> Aim of the exercise:
In the listing below, a line holding "logic [31:0] reject_count_reg;" and a line holding "else if (advance)" mark the range. Retype both exactly, with all lines between them.

Data supplied: Begin

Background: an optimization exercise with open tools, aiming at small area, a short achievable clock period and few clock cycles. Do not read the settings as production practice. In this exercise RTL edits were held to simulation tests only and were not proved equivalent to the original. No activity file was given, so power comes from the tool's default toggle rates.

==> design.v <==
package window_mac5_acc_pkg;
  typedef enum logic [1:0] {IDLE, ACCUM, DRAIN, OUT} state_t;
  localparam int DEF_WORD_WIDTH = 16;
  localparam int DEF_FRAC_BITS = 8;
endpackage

Data supplied: End
Data supplied: Begin

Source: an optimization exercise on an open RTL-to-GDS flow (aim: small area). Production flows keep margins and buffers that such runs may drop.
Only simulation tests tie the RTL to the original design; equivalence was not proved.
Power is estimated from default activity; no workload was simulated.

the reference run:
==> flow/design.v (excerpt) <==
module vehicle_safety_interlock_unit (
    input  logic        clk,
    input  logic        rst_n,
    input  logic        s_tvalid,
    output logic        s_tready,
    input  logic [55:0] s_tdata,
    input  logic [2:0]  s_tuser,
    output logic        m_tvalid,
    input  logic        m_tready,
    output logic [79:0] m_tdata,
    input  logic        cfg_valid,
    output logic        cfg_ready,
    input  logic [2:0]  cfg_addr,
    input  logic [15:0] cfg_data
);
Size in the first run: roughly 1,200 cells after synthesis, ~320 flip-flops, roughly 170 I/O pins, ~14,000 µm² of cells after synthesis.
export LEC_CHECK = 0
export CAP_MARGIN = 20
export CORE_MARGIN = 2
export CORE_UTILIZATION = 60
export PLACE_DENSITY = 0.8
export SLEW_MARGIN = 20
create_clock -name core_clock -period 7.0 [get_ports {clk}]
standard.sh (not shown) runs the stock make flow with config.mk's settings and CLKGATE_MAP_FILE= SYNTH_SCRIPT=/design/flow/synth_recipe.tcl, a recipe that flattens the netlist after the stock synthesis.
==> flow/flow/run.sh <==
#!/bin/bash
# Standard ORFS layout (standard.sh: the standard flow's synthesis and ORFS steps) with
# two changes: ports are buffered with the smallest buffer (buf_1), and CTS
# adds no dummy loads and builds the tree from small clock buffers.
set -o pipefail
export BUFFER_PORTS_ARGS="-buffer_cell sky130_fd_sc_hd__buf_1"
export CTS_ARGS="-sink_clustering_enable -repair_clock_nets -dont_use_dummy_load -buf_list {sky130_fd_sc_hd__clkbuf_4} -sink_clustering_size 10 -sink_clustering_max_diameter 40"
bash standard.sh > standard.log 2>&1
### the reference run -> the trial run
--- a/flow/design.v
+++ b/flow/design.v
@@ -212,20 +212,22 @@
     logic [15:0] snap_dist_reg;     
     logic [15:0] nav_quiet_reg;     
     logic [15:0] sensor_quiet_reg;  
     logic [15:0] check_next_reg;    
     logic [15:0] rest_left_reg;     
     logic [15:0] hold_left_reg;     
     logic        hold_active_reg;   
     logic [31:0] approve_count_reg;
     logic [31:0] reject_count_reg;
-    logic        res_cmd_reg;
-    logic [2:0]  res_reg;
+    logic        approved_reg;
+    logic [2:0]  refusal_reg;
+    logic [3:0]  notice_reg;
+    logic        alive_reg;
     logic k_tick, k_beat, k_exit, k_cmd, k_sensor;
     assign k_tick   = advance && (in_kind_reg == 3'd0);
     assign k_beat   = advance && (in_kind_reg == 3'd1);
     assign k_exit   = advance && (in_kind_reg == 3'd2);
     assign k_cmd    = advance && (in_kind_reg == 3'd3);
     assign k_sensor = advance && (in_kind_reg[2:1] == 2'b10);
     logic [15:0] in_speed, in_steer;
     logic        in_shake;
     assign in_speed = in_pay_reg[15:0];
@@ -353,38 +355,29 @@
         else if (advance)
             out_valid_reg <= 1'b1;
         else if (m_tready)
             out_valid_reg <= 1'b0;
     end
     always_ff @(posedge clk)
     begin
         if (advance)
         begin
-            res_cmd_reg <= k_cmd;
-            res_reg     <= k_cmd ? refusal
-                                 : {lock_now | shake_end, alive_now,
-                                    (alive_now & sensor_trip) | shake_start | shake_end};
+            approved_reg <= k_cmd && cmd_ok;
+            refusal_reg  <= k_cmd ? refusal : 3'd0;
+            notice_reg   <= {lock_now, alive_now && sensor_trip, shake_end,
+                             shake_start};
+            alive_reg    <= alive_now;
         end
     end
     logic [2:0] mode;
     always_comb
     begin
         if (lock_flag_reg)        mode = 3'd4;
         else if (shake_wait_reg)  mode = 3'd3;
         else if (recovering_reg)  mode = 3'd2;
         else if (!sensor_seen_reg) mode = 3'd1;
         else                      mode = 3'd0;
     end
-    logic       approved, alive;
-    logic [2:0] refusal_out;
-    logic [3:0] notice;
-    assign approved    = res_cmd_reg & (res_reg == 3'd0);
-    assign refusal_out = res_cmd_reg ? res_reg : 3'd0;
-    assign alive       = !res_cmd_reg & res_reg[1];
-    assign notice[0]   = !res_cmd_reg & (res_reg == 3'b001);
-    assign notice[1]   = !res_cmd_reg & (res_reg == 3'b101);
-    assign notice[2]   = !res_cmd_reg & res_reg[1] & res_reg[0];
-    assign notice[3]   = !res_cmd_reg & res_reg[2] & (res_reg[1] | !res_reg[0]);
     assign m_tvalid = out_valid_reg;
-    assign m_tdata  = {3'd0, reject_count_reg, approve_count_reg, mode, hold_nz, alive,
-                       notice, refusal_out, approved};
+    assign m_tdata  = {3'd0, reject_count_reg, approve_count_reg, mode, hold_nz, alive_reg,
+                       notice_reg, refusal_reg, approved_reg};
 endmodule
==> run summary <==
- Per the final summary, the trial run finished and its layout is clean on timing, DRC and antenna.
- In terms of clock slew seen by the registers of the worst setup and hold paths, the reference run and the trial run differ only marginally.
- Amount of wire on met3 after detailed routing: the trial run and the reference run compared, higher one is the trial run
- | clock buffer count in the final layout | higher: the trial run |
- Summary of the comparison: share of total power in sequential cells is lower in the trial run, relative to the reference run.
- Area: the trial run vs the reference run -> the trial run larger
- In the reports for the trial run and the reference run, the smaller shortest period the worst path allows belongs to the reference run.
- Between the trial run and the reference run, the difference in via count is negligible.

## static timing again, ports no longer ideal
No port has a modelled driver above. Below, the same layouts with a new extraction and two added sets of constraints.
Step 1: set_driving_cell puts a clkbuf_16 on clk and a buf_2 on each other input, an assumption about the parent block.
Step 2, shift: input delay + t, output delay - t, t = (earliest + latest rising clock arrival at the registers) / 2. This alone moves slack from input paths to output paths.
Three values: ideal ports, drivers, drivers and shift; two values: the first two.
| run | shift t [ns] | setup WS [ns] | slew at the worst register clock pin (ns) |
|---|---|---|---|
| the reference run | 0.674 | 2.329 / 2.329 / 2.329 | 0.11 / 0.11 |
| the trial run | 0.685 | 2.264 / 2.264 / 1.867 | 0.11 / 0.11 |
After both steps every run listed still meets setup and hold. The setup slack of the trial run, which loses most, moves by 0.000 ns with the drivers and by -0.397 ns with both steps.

Data supplied: End
Data supplied: Begin

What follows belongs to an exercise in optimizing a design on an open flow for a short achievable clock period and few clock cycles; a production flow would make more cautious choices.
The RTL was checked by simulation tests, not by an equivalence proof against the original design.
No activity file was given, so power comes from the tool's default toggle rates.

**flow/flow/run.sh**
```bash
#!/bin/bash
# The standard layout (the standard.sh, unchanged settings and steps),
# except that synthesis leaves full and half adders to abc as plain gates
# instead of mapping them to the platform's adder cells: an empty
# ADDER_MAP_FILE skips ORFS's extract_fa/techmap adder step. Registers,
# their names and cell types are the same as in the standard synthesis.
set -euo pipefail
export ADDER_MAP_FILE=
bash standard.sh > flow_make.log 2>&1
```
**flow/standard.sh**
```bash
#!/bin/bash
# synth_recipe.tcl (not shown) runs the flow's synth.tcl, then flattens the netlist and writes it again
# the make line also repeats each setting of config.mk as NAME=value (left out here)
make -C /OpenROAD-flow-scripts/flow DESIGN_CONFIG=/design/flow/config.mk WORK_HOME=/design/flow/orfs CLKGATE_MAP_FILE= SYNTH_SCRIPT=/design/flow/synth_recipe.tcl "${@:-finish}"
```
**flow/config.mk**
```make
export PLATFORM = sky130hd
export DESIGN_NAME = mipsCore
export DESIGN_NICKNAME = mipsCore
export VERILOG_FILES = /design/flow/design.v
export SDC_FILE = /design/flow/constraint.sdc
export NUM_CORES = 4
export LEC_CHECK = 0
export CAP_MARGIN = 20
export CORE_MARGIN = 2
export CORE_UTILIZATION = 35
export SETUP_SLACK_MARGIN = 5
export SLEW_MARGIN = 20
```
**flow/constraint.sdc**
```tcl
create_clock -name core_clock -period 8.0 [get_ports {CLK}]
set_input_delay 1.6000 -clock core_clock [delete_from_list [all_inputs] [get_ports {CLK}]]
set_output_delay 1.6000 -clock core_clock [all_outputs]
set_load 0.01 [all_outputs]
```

Data supplied: End

> Exercise result:
     logic [31:0] reject_count_reg;
-    logic        res_cmd_reg;
-    logic [2:0]  res_reg;
+    logic        approved_reg;
+    logic [2:0]  refusal_reg;
+    logic [3:0]  notice_reg;
+    logic        alive_reg;
     logic k_tick, k_beat, k_exit, k_cmd, k_sensor;
     assign k_tick   = advance && (in_kind_reg == 3'd0);
     assign k_beat   = advance && (in_kind_reg == 3'd1);
     assign k_exit   = advance && (in_kind_reg == 3'd2);
     assign k_cmd    = advance && (in_kind_reg == 3'd3);
     assign k_sensor = advance && (in_kind_reg[2:1] == 2'b10);
     logic [15:0] in_speed, in_steer;
     logic        in_shake;
     assign in_speed = in_pay_reg[15:0];
@@ -353,38 +355,29 @@
         else if (advance)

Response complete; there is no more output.